**What is required**
Your job is to set down the stretch of entries that opens with the line containing "localparam int WINDOW_DEPTH_DEF = 6;" and closes with the line containing "g = 17'd11833;". Keep both end lines, copy each exactly, and add nothing.
= = = = = = =
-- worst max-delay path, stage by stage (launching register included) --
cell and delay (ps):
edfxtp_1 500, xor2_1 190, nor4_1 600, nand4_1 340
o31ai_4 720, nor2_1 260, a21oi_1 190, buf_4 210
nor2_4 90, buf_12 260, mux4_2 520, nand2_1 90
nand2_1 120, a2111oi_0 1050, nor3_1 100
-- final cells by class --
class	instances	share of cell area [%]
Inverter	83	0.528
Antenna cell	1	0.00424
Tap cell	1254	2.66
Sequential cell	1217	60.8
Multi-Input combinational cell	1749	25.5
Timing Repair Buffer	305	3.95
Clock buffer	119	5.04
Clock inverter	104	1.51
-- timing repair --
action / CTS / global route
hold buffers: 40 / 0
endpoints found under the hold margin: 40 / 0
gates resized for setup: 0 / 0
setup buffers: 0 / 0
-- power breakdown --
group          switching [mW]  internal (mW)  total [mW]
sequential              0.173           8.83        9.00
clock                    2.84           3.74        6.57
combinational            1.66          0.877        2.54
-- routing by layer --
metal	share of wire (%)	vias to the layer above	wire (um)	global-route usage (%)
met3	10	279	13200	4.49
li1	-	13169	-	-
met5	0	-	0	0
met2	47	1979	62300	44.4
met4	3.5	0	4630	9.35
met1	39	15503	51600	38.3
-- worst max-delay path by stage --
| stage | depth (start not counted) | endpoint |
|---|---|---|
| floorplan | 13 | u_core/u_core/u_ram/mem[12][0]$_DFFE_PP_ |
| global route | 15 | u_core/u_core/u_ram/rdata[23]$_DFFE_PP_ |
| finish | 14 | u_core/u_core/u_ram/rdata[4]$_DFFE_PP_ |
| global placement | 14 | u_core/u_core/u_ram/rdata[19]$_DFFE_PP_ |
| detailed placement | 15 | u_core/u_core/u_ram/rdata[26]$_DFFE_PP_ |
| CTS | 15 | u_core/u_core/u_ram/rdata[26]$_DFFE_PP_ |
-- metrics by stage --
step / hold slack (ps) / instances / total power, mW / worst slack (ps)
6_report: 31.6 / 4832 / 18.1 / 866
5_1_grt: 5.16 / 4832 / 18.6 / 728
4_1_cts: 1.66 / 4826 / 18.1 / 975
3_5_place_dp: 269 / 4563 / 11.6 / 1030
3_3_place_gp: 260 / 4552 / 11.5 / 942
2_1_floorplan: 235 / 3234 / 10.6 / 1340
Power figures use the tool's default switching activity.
<file path="src/hdl/tbva_div.sv">
// Bit-serial unsigned remainder unit, one quotient bit per cycle.
module tbva_div (
  input  logic        clk,
  input  logic        rst_n,
  input  logic        start,
  input  logic [63:0] dividend,
  input  logic [63:0] divisor,
  output logic        done,
  output logic [63:0] rem
);

  logic [63:0] a_r, a_nxt;
  logic [63:0] b_r, b_nxt;
  logic [63:0] rem_r, rem_nxt;
  logic [6:0]  cnt_r, cnt_nxt;
  logic        run_r, run_nxt;
  logic        done_r, done_nxt;
  logic [63:0] shifted;

  // The partial remainder stays below the divisor, so its top bit is free.
  assign shifted = {rem_r[62:0], a_r[63]};

  always_comb begin
    a_nxt    = a_r;
    b_nxt    = b_r;
    rem_nxt  = rem_r;
    cnt_nxt  = cnt_r;
    run_nxt  = run_r;
    done_nxt = 1'b0;
    if (start) begin
      a_nxt   = dividend;
      b_nxt   = divisor;
      rem_nxt = '0;
      cnt_nxt = '0;
      run_nxt = 1'b1;
    end else if (run_r) begin
      a_nxt   = {a_r[62:0], 1'b0};
      rem_nxt = (shifted >= b_r) ? (shifted - b_r) : shifted;
      cnt_nxt = cnt_r + 7'd1;
      if (cnt_r == 7'd63) begin
        run_nxt  = 1'b0;
        done_nxt = 1'b1;
      end
    end
  end

  always_ff @(posedge clk) begin
    if (!rst_n) begin
      run_r  <= 1'b0;
      done_r <= 1'b0;
      cnt_r  <= '0;
    end else begin
      run_r  <= run_nxt;
      done_r <= done_nxt;
      cnt_r  <= cnt_nxt;
    end
    a_r   <= a_nxt;
    b_r   <= b_nxt;
    rem_r <= rem_nxt;
  end

  assign done = done_r;
  assign rem  = rem_r;

endmodule

</file>
<file path="config.mk">
export PLATFORM = sky130hd
export DESIGN_NAME = tbva_div
export DESIGN_NICKNAME = d
export VERILOG_FILES = /design/src/hdl/tbva_div.sv
export SDC_FILE = /design/constraint.sdc
export NUM_CORES = 1
export LEC_CHECK = 0
export BUFFER_PORTS_ARGS = -buffer_cell sky130_fd_sc_hd__buf_2
export CAP_MARGIN = 20
export CORE_ASPECT_RATIO = 1.5
export CORE_MARGIN = 2
export CORE_UTILIZATION = 38
export DETAILED_ROUTE_END_ITERATION = 8
export PLACE_DENSITY = 0.6
export SKIP_CTS_REPAIR_TIMING = 1
export SYNTH_ARGS = -nofsm -noshare
export SYNTH_HDL_FRONTEND = slang
export SYNTH_SLANG_ARGS = --single-unit
</file>
<file path="constraint.sdc">
create_clock -name clk -period 3.5 [get_ports clk]
set_input_delay 0.175 -clock clk [delete_from_list [all_inputs] [get_ports clk]]
set_output_delay 0.175 -clock clk [all_outputs]
set_load 0.03 [all_outputs]
</file>
===== src/rtl/awdc_pkg.sv =====
// ----------------------------------------------------------------------------
// awdc_pkg: shared definitions for the window delta collision detector
// Widths, register map, reset values and the Q16 gain table for the
// windowed average.
// ----------------------------------------------------------------------------
package awdc_pkg;

    localparam int SAMPLE_BITS_DEF  = 16;
    localparam int WINDOW_DEPTH_DEF = 6;
    localparam int AXES             = 3;

    localparam int Q16_FRAC  = 16;
    localparam int Q16_HALF  = 32768;
    localparam int GAIN_W    = 17;
    localparam int GAIN_IDX_W = 5;

    localparam int APB_ADDR_W = 3;
    localparam int APB_DATA_W = 32;
    localparam logic REG_THRESHOLD = 1'b0;
    localparam int THRESHOLD_RESET = 16384;

    // Q16 form of (1/n + 1/max(1, n div 2)) / 2, rounded to nearest.
    function automatic logic [GAIN_W-1:0] smooth_gain(input logic [GAIN_IDX_W-1:0] n);
        logic [GAIN_W-1:0] g;
        unique case (n)
            5'd1:    g = 17'd65536;
            5'd2:    g = 17'd49152;
            5'd3:    g = 17'd43691;
            5'd4:    g = 17'd24576;
            5'd5:    g = 17'd22938;
            5'd6:    g = 17'd16384;
            5'd7:    g = 17'd15604;
            5'd8:    g = 17'd12288;
            5'd9:    g = 17'd11833;
            5'd10:   g = 17'd9830;
            5'd11:   g = 17'd9533;
            5'd12:   g = 17'd8192;
            5'd13:   g = 17'd7982;
            5'd14:   g = 17'd7022;
            5'd15:   g = 17'd6866;
            5'd16:   g = 17'd6144;
            default: g = 17'd0;
        endcase
        return g;
    endfunction

endpackage


===== src/rtl/awdc_if.sv =====
// ----------------------------------------------------------------------------
// awdc_if: sample and result channels of the window delta collision detector
// Valid/ready channels; a transfer happens when valid and ready are both high.
// ----------------------------------------------------------------------------
interface awdc_sample_if #(
    parameter int SAMPLE_BITS = 16
);
    logic                          valid;
    logic                          ready;
    logic signed [SAMPLE_BITS-1:0] accel_x;
    logic signed [SAMPLE_BITS-1:0] accel_y;
    logic signed [SAMPLE_BITS-1:0] accel_z;

    modport source (output valid, accel_x, accel_y, accel_z, input ready);
    modport sink   (input valid, accel_x, accel_y, accel_z, output ready);
endinterface

interface awdc_result_if #(
    parameter int ENERGY_W = 36
);
    logic                valid;
    logic                ready;
    logic                collision;
    logic [ENERGY_W-1:0] change_energy;

    modport source (output valid, collision, change_energy, input ready);
    modport sink   (input valid, collision, change_energy, output ready);
endinterface


===== src/rtl/accel_window_delta_collision.sv =====
// ----------------------------------------------------------------------------
// accel_window_delta_collision: windowed average change and collision flag
//
// One three-axis sample is taken per transfer on the sample channel. It
// enters a window of the last WINDOW_DEPTH samples with a running sum per
// axis; the smoothed vector is the sum scaled by a Q16 gain that depends on
// how many samples the window holds. Each sample gives one result on the
// result channel: the squared length of the change of the smoothed vector
// since the previous sample, and a collision flag when that value exceeds
// the square of the threshold register (APB, byte address 0).
// From its transfer a sample passes the load state and, per axis, the
// multiply, round and square states until its result is loaded; the next
// sample can be taken in the cycle after that, so no new sample is taken
// while one is in progress. One multiplier is shared for the threshold
// square, the per-axis gain products and change squares, one per cycle.
// A finished result waits in an output register; the block accepts the next
// sample while it waits, and holds the following result until the receiver
// takes the first. Reset empties the window, zeroes the sums and the previous
// smoothed vector, and sets the threshold to 16384.
// ----------------------------------------------------------------------------
module accel_window_delta_collision
    import awdc_pkg::*;
#(
    parameter int WINDOW_DEPTH = WINDOW_DEPTH_DEF,
    parameter int SAMPLE_BITS  = SAMPLE_BITS_DEF
) (
    input  logic                  clk,
    input  logic                  rst_n,
    input  logic                  psel,
    input  logic                  penable,
    input  logic                  pwrite,
    input  logic [APB_ADDR_W-1:0] paddr,
    input  logic [APB_DATA_W-1:0] pwdata,
    output logic [APB_DATA_W-1:0] prdata,
    output logic                  pready,
    awdc_sample_if.sink           sample,
    awdc_result_if.source         result
);

    localparam int SLOT_W = $clog2(WINDOW_DEPTH);
    localparam int CNT_W  = $clog2(WINDOW_DEPTH + 1);
    localparam int SUM_W  = SAMPLE_BITS + $clog2(WINDOW_DEPTH);
    localparam int SM_W   = SAMPLE_BITS + 2;
    localparam int D_W    = SAMPLE_BITS + 3;
    localparam int THR_W  = SAMPLE_BITS + 1;
    localparam int EN_W   = 2 * SAMPLE_BITS + 4;
    localparam int M1_W   = (SUM_W > D_W) ? SUM_W : D_W;
    localparam int M2_W   = (M1_W > THR_W + 1) ? M1_W : THR_W + 1;
    localparam int MUL_W  = (M2_W > GAIN_W + 1) ? M2_W : GAIN_W + 1;
    localparam int PROD_W = 2 * MUL_W;
    localparam int ENT_W  = AXES * SAMPLE_BITS;

    localparam logic [2:0] ST_IDLE = 3'd0;
    localparam logic [2:0] ST_LOAD = 3'd1;
    localparam logic [2:0] ST_MUL  = 3'd2;
    localparam logic [2:0] ST_RND  = 3'd3;
    localparam logic [2:0] ST_SQR  = 3'd4;
    localparam logic [2:0] ST_DONE = 3'd5;

    logic [2:0]               state_reg, state_next;
    logic [1:0]               axis_reg, axis_next;
    logic [SLOT_W-1:0]        slot_reg, slot_next;
    logic [CNT_W-1:0]         fill_reg, fill_next;
    logic [THR_W-1:0]         thr_reg;
    logic signed [SUM_W-1:0]  sum_reg [AXES];
    logic signed [SUM_W-1:0]  sum_next [AXES];
    logic signed [SM_W-1:0]   prev_reg [AXES];
    logic signed [SAMPLE_BITS-1:0] samp_reg [AXES];
    logic [ENT_W-1:0]         win_mem [WINDOW_DEPTH];
    logic [ENT_W-1:0]         rd_reg;
    logic [GAIN_W-1:0]        gain_reg;
    logic signed [PROD_W-1:0] prod_reg;
    logic signed [D_W-1:0]    d_reg;
    logic [EN_W-1:0]          energy_reg, energy_next;
    logic [EN_W-1:0]          limit_reg;
    logic                     out_valid_reg;
    logic                     collision_reg;
    logic [EN_W-1:0]          out_energy_reg;

    logic                     accept;
    logic                     cfg_write;
    logic                     win_full;
    logic signed [MUL_W-1:0]  mul_a, mul_b;
    logic signed [PROD_W-1:0] mul_p;
    logic signed [PROD_W-1:0] rnd;
    logic signed [SM_W-1:0]   sm;
    logic signed [D_W-1:0]    d_val;
    logic [EN_W-1:0]          en_total;
    logic                     load_out;

    assign pready    = 1'b1;
    assign cfg_write = psel & penable & pwrite & (paddr[2] == REG_THRESHOLD);
    assign prdata    = (paddr[2] == REG_THRESHOLD) ? APB_DATA_W'(thr_reg) : '0;

    assign sample.ready = (state_reg == ST_IDLE);
    assign accept       = sample.valid & sample.ready;

    assign result.valid         = out_valid_reg;
    assign result.collision     = collision_reg;
    assign result.change_energy = out_energy_reg;

    assign win_full = (fill_reg == CNT_W'(WINDOW_DEPTH));

    // Shared multiplier: threshold square, gain product, change square.
    always_comb
    begin
        unique case (state_reg)
            ST_LOAD:
            begin
                mul_a = MUL_W'($signed({1'b0, thr_reg}));
                mul_b = MUL_W'($signed({1'b0, thr_reg}));
            end
            ST_SQR:
            begin
                mul_a = MUL_W'(d_reg);
                mul_b = MUL_W'(d_reg);
            end
            default:
            begin
                mul_a = MUL_W'(sum_reg[axis_reg]);
                mul_b = MUL_W'($signed({1'b0, gain_reg}));
            end
        endcase
        mul_p = mul_a * mul_b;
    end

    assign rnd      = prod_reg + PROD_W'(Q16_HALF);
    assign sm       = rnd[Q16_FRAC +: SM_W];
    assign d_val    = D_W'(sm) - D_W'(prev_reg[axis_reg]);
    assign en_total = energy_reg + prod_reg[EN_W-1:0];
    assign load_out = (state_reg == ST_DONE) && (!out_valid_reg || result.ready);

    always_comb
    begin
        for (int a = 0; a < AXES; a++)
        begin
            sum_next[a] = sum_reg[a] + SUM_W'(samp_reg[a])
                        - (win_full ? SUM_W'($signed(rd_reg[a*SAMPLE_BITS +: SAMPLE_BITS]))
                                    : SUM_W'(0));
        end
    end

    always_comb
    begin
        state_next  = state_reg;
        axis_next   = axis_reg;
        slot_next   = slot_reg;
        fill_next   = fill_reg;
        energy_next = energy_reg;
        unique case (state_reg)
            ST_IDLE:
            begin
                if (accept)
                begin
                    state_next = ST_LOAD;
                end
            end
            ST_LOAD:
            begin
                slot_next   = (slot_reg == SLOT_W'(WINDOW_DEPTH - 1)) ? '0 : slot_reg + 1'b1;
                fill_next   = win_full ? fill_reg : fill_reg + 1'b1;
                energy_next = '0;
                axis_next   = '0;
                state_next  = ST_MUL;
            end
            ST_MUL:
            begin
                if (axis_reg != 2'd0)
                begin
                    energy_next = en_total;
                end
                state_next = ST_RND;
            end
            ST_RND:
            begin
                state_next = ST_SQR;
            end
            ST_SQR:
            begin
                if (axis_reg == 2'(AXES - 1))
                begin
                    state_next = ST_DONE;
                end
                else
                begin
                    axis_next  = axis_reg + 1'b1;
                    state_next = ST_MUL;
                end
            end
            ST_DONE:
            begin
                if (load_out)
                begin
                    state_next = ST_IDLE;
                end
            end
            default:
            begin
                state_next = ST_IDLE;
            end
        endcase
    end

    always_ff @(posedge clk or negedge rst_n)
    begin
        if (!rst_n)
        begin
            state_reg     <= ST_IDLE;
            axis_reg      <= '0;
            slot_reg      <= '0;
            fill_reg      <= '0;
            thr_reg       <= THR_W'(THRESHOLD_RESET);
            out_valid_reg <= 1'b0;
            for (int a = 0; a < AXES; a++)
            begin
                sum_reg[a]  <= '0;
                prev_reg[a] <= '0;
            end
        end
        else
        begin
            state_reg <= state_next;
            axis_reg  <= axis_next;
            slot_reg  <= slot_next;
            fill_reg  <= fill_next;
            if (cfg_write)
            begin
                thr_reg <= pwdata[THR_W-1:0];
            end
            if (load_out)
            begin
                out_valid_reg <= 1'b1;
            end
            else if (result.ready)
            begin
                out_valid_reg <= 1'b0;
            end
            if (state_reg == ST_LOAD)
            begin
                for (int a = 0; a < AXES; a++)
                begin
                    sum_reg[a] <= sum_next[a];
                end
            end
            if (state_reg == ST_RND)
            begin
                prev_reg[axis_reg] <= sm;
            end
        end
    end

    always_ff @(posedge clk)
    begin
        if (accept)
        begin
            samp_reg[0] <= sample.accel_x;
            samp_reg[1] <= sample.accel_y;
            samp_reg[2] <= sample.accel_z;
            rd_reg      <= win_mem[slot_reg];
        end
        if (state_reg == ST_LOAD)
        begin
            win_mem[slot_reg] <= {samp_reg[2], samp_reg[1], samp_reg[0]};
            gain_reg          <= smooth_gain(GAIN_IDX_W'(fill_next));
            limit_reg         <= mul_p[EN_W-1:0];
        end
        if (state_reg == ST_MUL || state_reg == ST_SQR)
        begin
            prod_reg <= mul_p;
        end
        if (state_reg == ST_RND)
        begin
            d_reg <= d_val;
        end
        energy_reg <= energy_next;
        if (load_out)
        begin
            collision_reg  <= (en_total > limit_reg);
            out_energy_reg <= en_total;
        end
    end

endmodule

===== src/flat_wrapper.sv =====
// flat-port wrapper written by rule: the top's interface ports become plain ports
module accel_window_delta_collision_flat import awdc_pkg::*;
#(
    parameter int WINDOW_DEPTH = WINDOW_DEPTH_DEF,
    parameter int SAMPLE_BITS  = SAMPLE_BITS_DEF
)
  (clk, rst_n, psel, penable, pwrite, paddr, pwdata, prdata, pready, sample_valid, sample_accel_x, sample_accel_y, sample_accel_z, sample_ready, result_valid, result_collision, result_change_energy, result_ready);
  awdc_sample_if #(.SAMPLE_BITS(SAMPLE_BITS)) sample_i ();
  awdc_result_if result_i ();
  input  logic clk;
  input  logic rst_n;
  input  logic psel;
  input  logic penable;
  input  logic pwrite;
  input  logic [APB_ADDR_W-1:0] paddr;
  input  logic [APB_DATA_W-1:0] pwdata;
  output logic [APB_DATA_W-1:0] prdata;
  output logic pready;
  input wire logic [$bits(sample_i.valid)-1:0] sample_valid;
  input wire logic [$bits(sample_i.accel_x)-1:0] sample_accel_x;
  input wire logic [$bits(sample_i.accel_y)-1:0] sample_accel_y;
  input wire logic [$bits(sample_i.accel_z)-1:0] sample_accel_z;
  output wire logic [$bits(sample_i.ready)-1:0] sample_ready;
  output wire logic [$bits(result_i.valid)-1:0] result_valid;
  output wire logic [$bits(result_i.collision)-1:0] result_collision;
  output wire logic [$bits(result_i.change_energy)-1:0] result_change_energy;
  input wire logic [$bits(result_i.ready)-1:0] result_ready;
  assign sample_i.valid = sample_valid;
  assign sample_i.accel_x = sample_accel_x;
  assign sample_i.accel_y = sample_accel_y;
  assign sample_i.accel_z = sample_accel_z;
  assign sample_ready = sample_i.ready;
  assign result_valid = result_i.valid;
  assign result_collision = result_i.collision;
  assign result_change_energy = result_i.change_energy;
  assign result_i.ready = result_ready;
  accel_window_delta_collision #(.WINDOW_DEPTH(WINDOW_DEPTH), .SAMPLE_BITS(SAMPLE_BITS)) u_core (.clk(clk), .rst_n(rst_n), .psel(psel), .penable(penable), .pwrite(pwrite), .paddr(paddr), .pwdata(pwdata), .prdata(prdata), .pready(pready), .sample(sample_i), .result(result_i));
endmodule

===== config.mk =====
export PLATFORM = sky130hd
export DESIGN_NAME = accel_window_delta_collision_flat
export DESIGN_NICKNAME = d
export VERILOG_FILES = /design/src/rtl/awdc_pkg.sv /design/src/rtl/awdc_if.sv /design/src/rtl/accel_window_delta_collision.sv /design/src/flat_wrapper.sv
export SDC_FILE = /design/constraint.sdc
export NUM_CORES = 2
export LEC_CHECK = 0
export BUFFER_PORTS_ARGS = -buffer_cell sky130_fd_sc_hd__buf_2
export CAP_MARGIN = 20
export CORE_ASPECT_RATIO = 1.75
export CORE_UTILIZATION = 45
export CTS_CLUSTER_DIAMETER = 150
export CTS_CLUSTER_SIZE = 20
export DETAILED_ROUTE_END_ITERATION = 10
export PLACE_DENSITY_LB_ADDON = 0.3
export SLEW_MARGIN = 20
export SYNTH_ARGS = -nofsm -noshare
export SYNTH_HDL_FRONTEND = slang
export SYNTH_SLANG_ARGS = --single-unit

===== constraint.sdc =====
create_clock -name clk -period 14.6 [get_ports clk]
set_input_delay 0.73 -clock clk [delete_from_list [all_inputs] [get_ports clk]]
set_output_delay 0.73 -clock clk [all_outputs]
set_load 0.02 [all_outputs]

# Word level (Yosys, flattened, before mapping)

Memory sizes are Yosys's and may differ from the RTL's. A register that Yosys moved wholly into a read port is not among the register bits.
Cells that the tools add are included.

Bits in registers: 321
Memory bits (writable): 336
Word-level logic and storage cells: 108
Memories: 2

Memories:

| name            | depth | width | read ports | clocked after Yosys merged registers in | write ports | RTL line                           | RTL |
|---|---|---|---|---|---|---|---|
| u_core.win_mem  | 6     | 48    | 1          | 1                                       | 1           | accel_window_delta_collision.sv:69 | `logic [ENT_W-1:0] win_mem [WINDOW_DEPTH];` |
| u_core.samp_reg | 3     | 16    | 3          | 0                                       | 3           | accel_window_delta_collision.sv:68 | `logic signed [SAMPLE_BITS-1:0] samp_reg [AXES];` |

$add $sub $neg: 12
$mul: 1
$lt $le $gt $ge: 3
Equal/unequal tests: 19
Mux-type cells: 33
Bitwise operators: 6
Reductions and logical operators: 13

Operator list:

| kind                   | number |
|---|---|
| $pmux 17 s7            | 1 |
| $mux 19                | 5 |
| $pmux 19 s2            | 2 |
| $pmux 36 s2            | 1 |
| $add 19x16->19         | 3 |
| $sub 19x19->19         | 3 |
| $bwmux 54              | 1 |
| $mux 18                | 3 |
| $bmux 19 s2            | 1 |
| $add 36x36->36         | 1 |
| $bmux 18 s2            | 1 |
| $demux 18 s2           | 1 |
| $gt 36x36->1           | 1 |
| $mul 19x19->36         | 1 |
| $mux 36                | 1 |
| $add 34x17->34 const B | 1 |
| $eq 3x3->1 const B     | 8 |
| $sub 18x18->19         | 1 |
| $mux 3                 | 6 |
| $pmux 3 s6             | 1 |
| $mux 17                | 1 |
| $eq 3x2->1 const B     | 4 |
| $reduce_bool 2->1      | 4 |
| $add 3x1->3 const B    | 2 |
| 18 further kinds       | 33 |

# Logic depth before layout (Yosys ltp)

Depth in word-level cells: 6
Depth in mapped cells: 32
Depth with buffers taken out: 31

# Least setup slack after synthesis

Ideal clock, no wire load.

Path kind: register -> register
Start: register u_core.state_reg[0]
End: register u_core.limit_reg[34] (data pin)
Library setup time: 0.263 ns
Arrival: 7.441 ns
Data required time: 14.337 ns
Slack: 6.897 ns
Stages on the path, launching flop included: 31
Period minus slack after synthesis: 7.703 ns
Path through: dfrtp_1 -> and2b_4 -> nand2b_4 -> inv_2 -> clkbuf_1 -> a22o_1 -> a21oi_1 -> clkbuf_1 -> nor2_1 -> fa_1 -> inv_1 -> fa_1 -> fa_1 -> inv_1 -> fa_1 -> fa_1 -> fa_1 -> inv_1 -> fa_1 -> inv_1 -> ha_1 -> o21a_1 -> o21a_1 -> o22ai_1 -> or3_1 -> o21ai_1 -> o31ai_4 -> o211a_1 -> o21bai_1 -> a21oi_1 -> xnor2_1

Cells in the longest elaborated chain, start to end: 3
Elaborated cells on any way between the ends: 5
Those cells by class: mul (1); eq/ne (2); mux (2)

RTL lines:

| item                                     | RTL line                            | RTL |
|---|---|---|
| start, declared                          | accel_window_delta_collision.sv:60  | `logic [2:0] state_reg, state_next;` |
| start signal, assigned                   | accel_window_delta_collision.sv:222 | `state_reg <= state_next;` |
| $eq 3x3->1 or $eq 3x1->1 (tied branches) | accel_window_delta_collision.sv:107 | `unique case (state_reg)` |
| $pmux 19 s2                              | accel_window_delta_collision.sv:107 |  |
| $mul 19x19->36 (*)                       | accel_window_delta_collision.sv:124 | `mul_p = mul_a * mul_b;` |
| via u_core.mul_p[34]                     | accel_window_delta_collision.sv:84  | `logic signed [PROD_W-1:0] mul_p;` |
| end signal, assigned                     | accel_window_delta_collision.sv:265 | `limit_reg <= mul_p[EN_W-1:0];` |
| end, declared                            | accel_window_delta_collision.sv:75  | `logic [EN_W-1:0] limit_reg;` |

Mark *: on every way through the listed nets, which the timed path passes. The rest lies on a longest branch.
A chain may end at the register's enable or synchronous reset.

# Worst setup path in the final report

Start: register u_core.state_reg[0]
End: register u_core.limit_reg[35] (data pin)

Same word-level chain as after synthesis.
= = = = = = =
**Response to the task**
    localparam int WINDOW_DEPTH_DEF = 6;
    localparam int AXES             = 3;

    localparam int Q16_FRAC  = 16;
    localparam int Q16_HALF  = 32768;
    localparam int GAIN_W    = 17;
    localparam int GAIN_IDX_W = 5;

    localparam int APB_ADDR_W = 3;
    localparam int APB_DATA_W = 32;
    localparam logic REG_THRESHOLD = 1'b0;
    localparam int THRESHOLD_RESET = 16384;

    // Q16 form of (1/n + 1/max(1, n div 2)) / 2, rounded to nearest.
    function automatic logic [GAIN_W-1:0] smooth_gain(input logic [GAIN_IDX_W-1:0] n);
        logic [GAIN_W-1:0] g;
        unique case (n)
            5'd1:    g = 17'd65536;
            5'd2:    g = 17'd49152;
            5'd3:    g = 17'd43691;
            5'd4:    g = 17'd24576;
            5'd5:    g = 17'd22938;
            5'd6:    g = 17'd16384;
            5'd7:    g = 17'd15604;
            5'd8:    g = 17'd12288;
            5'd9:    g = 17'd11833;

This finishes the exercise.